#### [Your instructions]
Write out the stretch of lines below that begins at the line with "register and counters." and ends at the line with "become plain ports", including both, exactly as given and nothing more.

#### [Data to examine]
### src/rtl/fifo_write_packer.sv
// Serialises kept byte lanes of wide beats into the FIFO write port.
module fifo_write_packer
    import fifo_pkg::*;
#(
    parameter int unsigned DATA_WIDTH = 8,
    parameter int unsigned LANES      = 4,
    parameter int unsigned CNT_WIDTH  = 16
) (
    input  logic                 wclk,
    input  logic                 wrst_n,
    fifo_write_packer_if.slave   bus,
    output logic                 pkt_done,
    output logic [CNT_WIDTH-1:0] byte_count,
    output logic [CNT_WIDTH-1:0] pkt_count,
    output logic                 busy
);

    localparam int unsigned IDX_W  = idx_width(LANES);
    localparam int unsigned BEAT_W = LANES * DATA_WIDTH;

    localparam logic [0:0] S_IDLE = 1'(IDLE);
    localparam logic [0:0] S_SEND = 1'(SEND);

    logic [0:0]           state_q, state_d;
    logic [IDX_W-1:0]     idx_q, idx_d;
    logic [BEAT_W-1:0]    data_q, data_d;
    logic [LANES-1:0]     keep_q, keep_d;
    logic                 last_q, last_d;
    logic                 pkt_done_d;
    logic [CNT_WIDTH-1:0] byte_d, pkt_d;
    logic [1:0]           pkt_inc;

    logic [IDX_W-1:0]     load_idx, adv_idx;
    logic                 load_none, adv_none;
    logic [IDX_W:0]       adv_start;
    logic                 ready_c, write_ok, beat_take;

    // Lane selection for a newly loaded beat.
    keep_lane_sel #(.LANES(LANES)) u_load_sel (
        .mask  (bus.s_keep),
        .start ('0),
        .idx   (load_idx),
        .none  (load_none)
    );

    assign adv_start = {1'b0, idx_q} + (IDX_W+1)'(1);

    // Lane selection for the next kept lane above the current one.
    keep_lane_sel #(.LANES(LANES)) u_adv_sel (
        .mask  (keep_q),
        .start (adv_start),
        .idx   (adv_idx),
        .none  (adv_none)
    );

    // Ready when empty, or when the final lane leaves this cycle; low in reset.
    assign ready_c     = wrst_n && ((state_q == S_IDLE) || (adv_none && !bus.wfull));
    assign bus.s_ready = ready_c;
    assign bus.wen     = (state_q == S_SEND);
    assign busy        = (state_q == S_SEND);
    assign write_ok    = (state_q == S_SEND) && !bus.wfull;
    assign beat_take   = bus.s_valid && ready_c;

    // Write data mux over the held lanes.
    always_comb begin
        bus.wdata = data_q[DATA_WIDTH-1:0];
        for (int k = 0; k < int'(LANES); k++) begin
            if (idx_q == IDX_W'(k)) begin
                bus.wdata = data_q[k*DATA_WIDTH +: DATA_WIDTH];
            end
        end
    end

    // Next state: lane advance, beat load and packet accounting.
    always_comb begin
        state_d = state_q;
        idx_d   = idx_q;
        data_d  = data_q;
        keep_d  = keep_q;
        last_d  = last_q;
        pkt_inc = 2'd0;
        byte_d  = byte_count + CNT_WIDTH'(write_ok);

        if (write_ok) begin
            if (!adv_none) begin
                idx_d = adv_idx;
            end else begin
                state_d = S_IDLE;
                if (last_q) begin
                    pkt_inc = pkt_inc + 2'd1;
                end
            end
        end

        if (beat_take) begin
            if (!load_none) begin
                data_d  = bus.s_data;
                keep_d  = bus.s_keep;
                last_d  = bus.s_last;
                idx_d   = load_idx;
                state_d = S_SEND;
            end else begin
                state_d = S_IDLE;
                if (bus.s_last) begin
                    pkt_inc = pkt_inc + 2'd1;
                end
            end
        end

        pkt_done_d = (pkt_inc != 2'd0);
        pkt_d      = pkt_count + CNT_WIDTH'(pkt_inc);
    end

    // State, holding register and counters.
    always_ff @(posedge wclk or negedge wrst_n) begin
        if (!wrst_n) begin
            state_q    <= S_IDLE;
            idx_q      <= '0;
            data_q     <= '0;
            keep_q     <= '0;
            last_q     <= 1'b0;
            pkt_done   <= 1'b0;
            byte_count <= '0;
            pkt_count  <= '0;
        end else begin
            state_q    <= state_d;
            idx_q      <= idx_d;
            data_q     <= data_d;
            keep_q     <= keep_d;
            last_q     <= last_d;
            pkt_done   <= pkt_done_d;
            byte_count <= byte_d;
            pkt_count  <= pkt_d;
        end
    end

endmodule
### src/flat_wrapper.sv
// flat-port wrapper written by rule: the top's interface ports become plain ports
module fifo_write_packer_flat import fifo_pkg::*;
#(
    parameter int unsigned DATA_WIDTH = 8,
    parameter int unsigned LANES      = 4,
    parameter int unsigned CNT_WIDTH  = 16
)
  (wclk, wrst_n, pkt_done, byte_count, pkt_count, busy, bus_s_valid, bus_s_data, bus_s_keep, bus_s_last, bus_wfull, bus_s_ready, bus_wen, bus_wdata);
  fifo_write_packer_if #(.DATA_WIDTH(DATA_WIDTH), .LANES(LANES)) bus_i ();
  input  logic wclk;
  input  logic wrst_n;
  output logic pkt_done;
  output logic [CNT_WIDTH-1:0] byte_count;
  output logic [CNT_WIDTH-1:0] pkt_count;
  output logic busy;
  input wire logic [$bits(bus_i.s_valid)-1:0] bus_s_valid;
  input wire logic [$bits(bus_i.s_data)-1:0] bus_s_data;
  input wire logic [$bits(bus_i.s_keep)-1:0] bus_s_keep;
  input wire logic [$bits(bus_i.s_last)-1:0] bus_s_last;
  input wire logic [$bits(bus_i.wfull)-1:0] bus_wfull;
  output wire logic [$bits(bus_i.s_ready)-1:0] bus_s_ready;
  output wire logic [$bits(bus_i.wen)-1:0] bus_wen;
  output wire logic [$bits(bus_i.wdata)-1:0] bus_wdata;
  assign bus_i.s_valid = bus_s_valid;
  assign bus_i.s_data = bus_s_data;
  assign bus_i.s_keep = bus_s_keep;
  assign bus_i.s_last = bus_s_last;
  assign bus_i.wfull = bus_wfull;
  assign bus_s_ready = bus_i.s_ready;
  assign bus_wen = bus_i.wen;
  assign bus_wdata = bus_i.wdata;
  fifo_write_packer #(.DATA_WIDTH(DATA_WIDTH), .LANES(LANES), .CNT_WIDTH(CNT_WIDTH)) u_core (.wclk(wclk), .wrst_n(wrst_n), .bus(bus_i), .pkt_done(pkt_done), .byte_count(byte_count), .pkt_count(pkt_count), .busy(busy));
endmodule
### config.mk
export PLATFORM = sky130hd
export DESIGN_NAME = fifo_write_packer_flat
export DESIGN_NICKNAME = d
export VERILOG_FILES = /design/src/rtl/fifo_pkg.sv /design/src/rtl/fifo_write_packer_if.sv /design/src/rtl/keep_lane_sel.sv /design/src/rtl/fifo_write_packer.sv /design/src/flat_wrapper.sv
export SDC_FILE = /design/constraint.sdc
export NUM_CORES = 1
export LEC_CHECK = 0
export BUFFER_PORTS_ARGS = -buffer_cell sky130_fd_sc_hd__buf_2
export CORE_MARGIN = 4
export CORE_UTILIZATION = 25
export CTS_CLUSTER_SIZE = 30
export DETAILED_ROUTE_END_ITERATION = 7
export PLACE_DENSITY = 0.47
export REMOVE_ABC_BUFFERS = 1
export SYNTH_ARGS = -nofsm -noshare
export SYNTH_HDL_FRONTEND = slang
export SYNTH_HIERARCHICAL = 1
export SYNTH_SLANG_ARGS = --single-unit
### constraint.sdc
create_clock -name wclk -period 3.67 [get_ports wclk]
set_input_delay 0.1835 -clock wclk [delete_from_list [all_inputs] [get_ports wclk]]
set_output_delay 0.1835 -clock wclk [all_outputs]
set_load 0.005 [all_outputs]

#### [Solution to this problem]
    // State, holding register and counters.
    always_ff @(posedge wclk or negedge wrst_n) begin
        if (!wrst_n) begin
            state_q    <= S_IDLE;
            idx_q      <= '0;
            data_q     <= '0;
            keep_q     <= '0;
            last_q     <= 1'b0;
            pkt_done   <= 1'b0;
            byte_count <= '0;
            pkt_count  <= '0;
        end else begin
            state_q    <= state_d;
            idx_q      <= idx_d;
            data_q     <= data_d;
            keep_q     <= keep_d;
            last_q     <= last_d;
            pkt_done   <= pkt_done_d;
            byte_count <= byte_d;
            pkt_count  <= pkt_d;
        end
    end

endmodule
### src/flat_wrapper.sv
// flat-port wrapper written by rule: the top's interface ports become plain ports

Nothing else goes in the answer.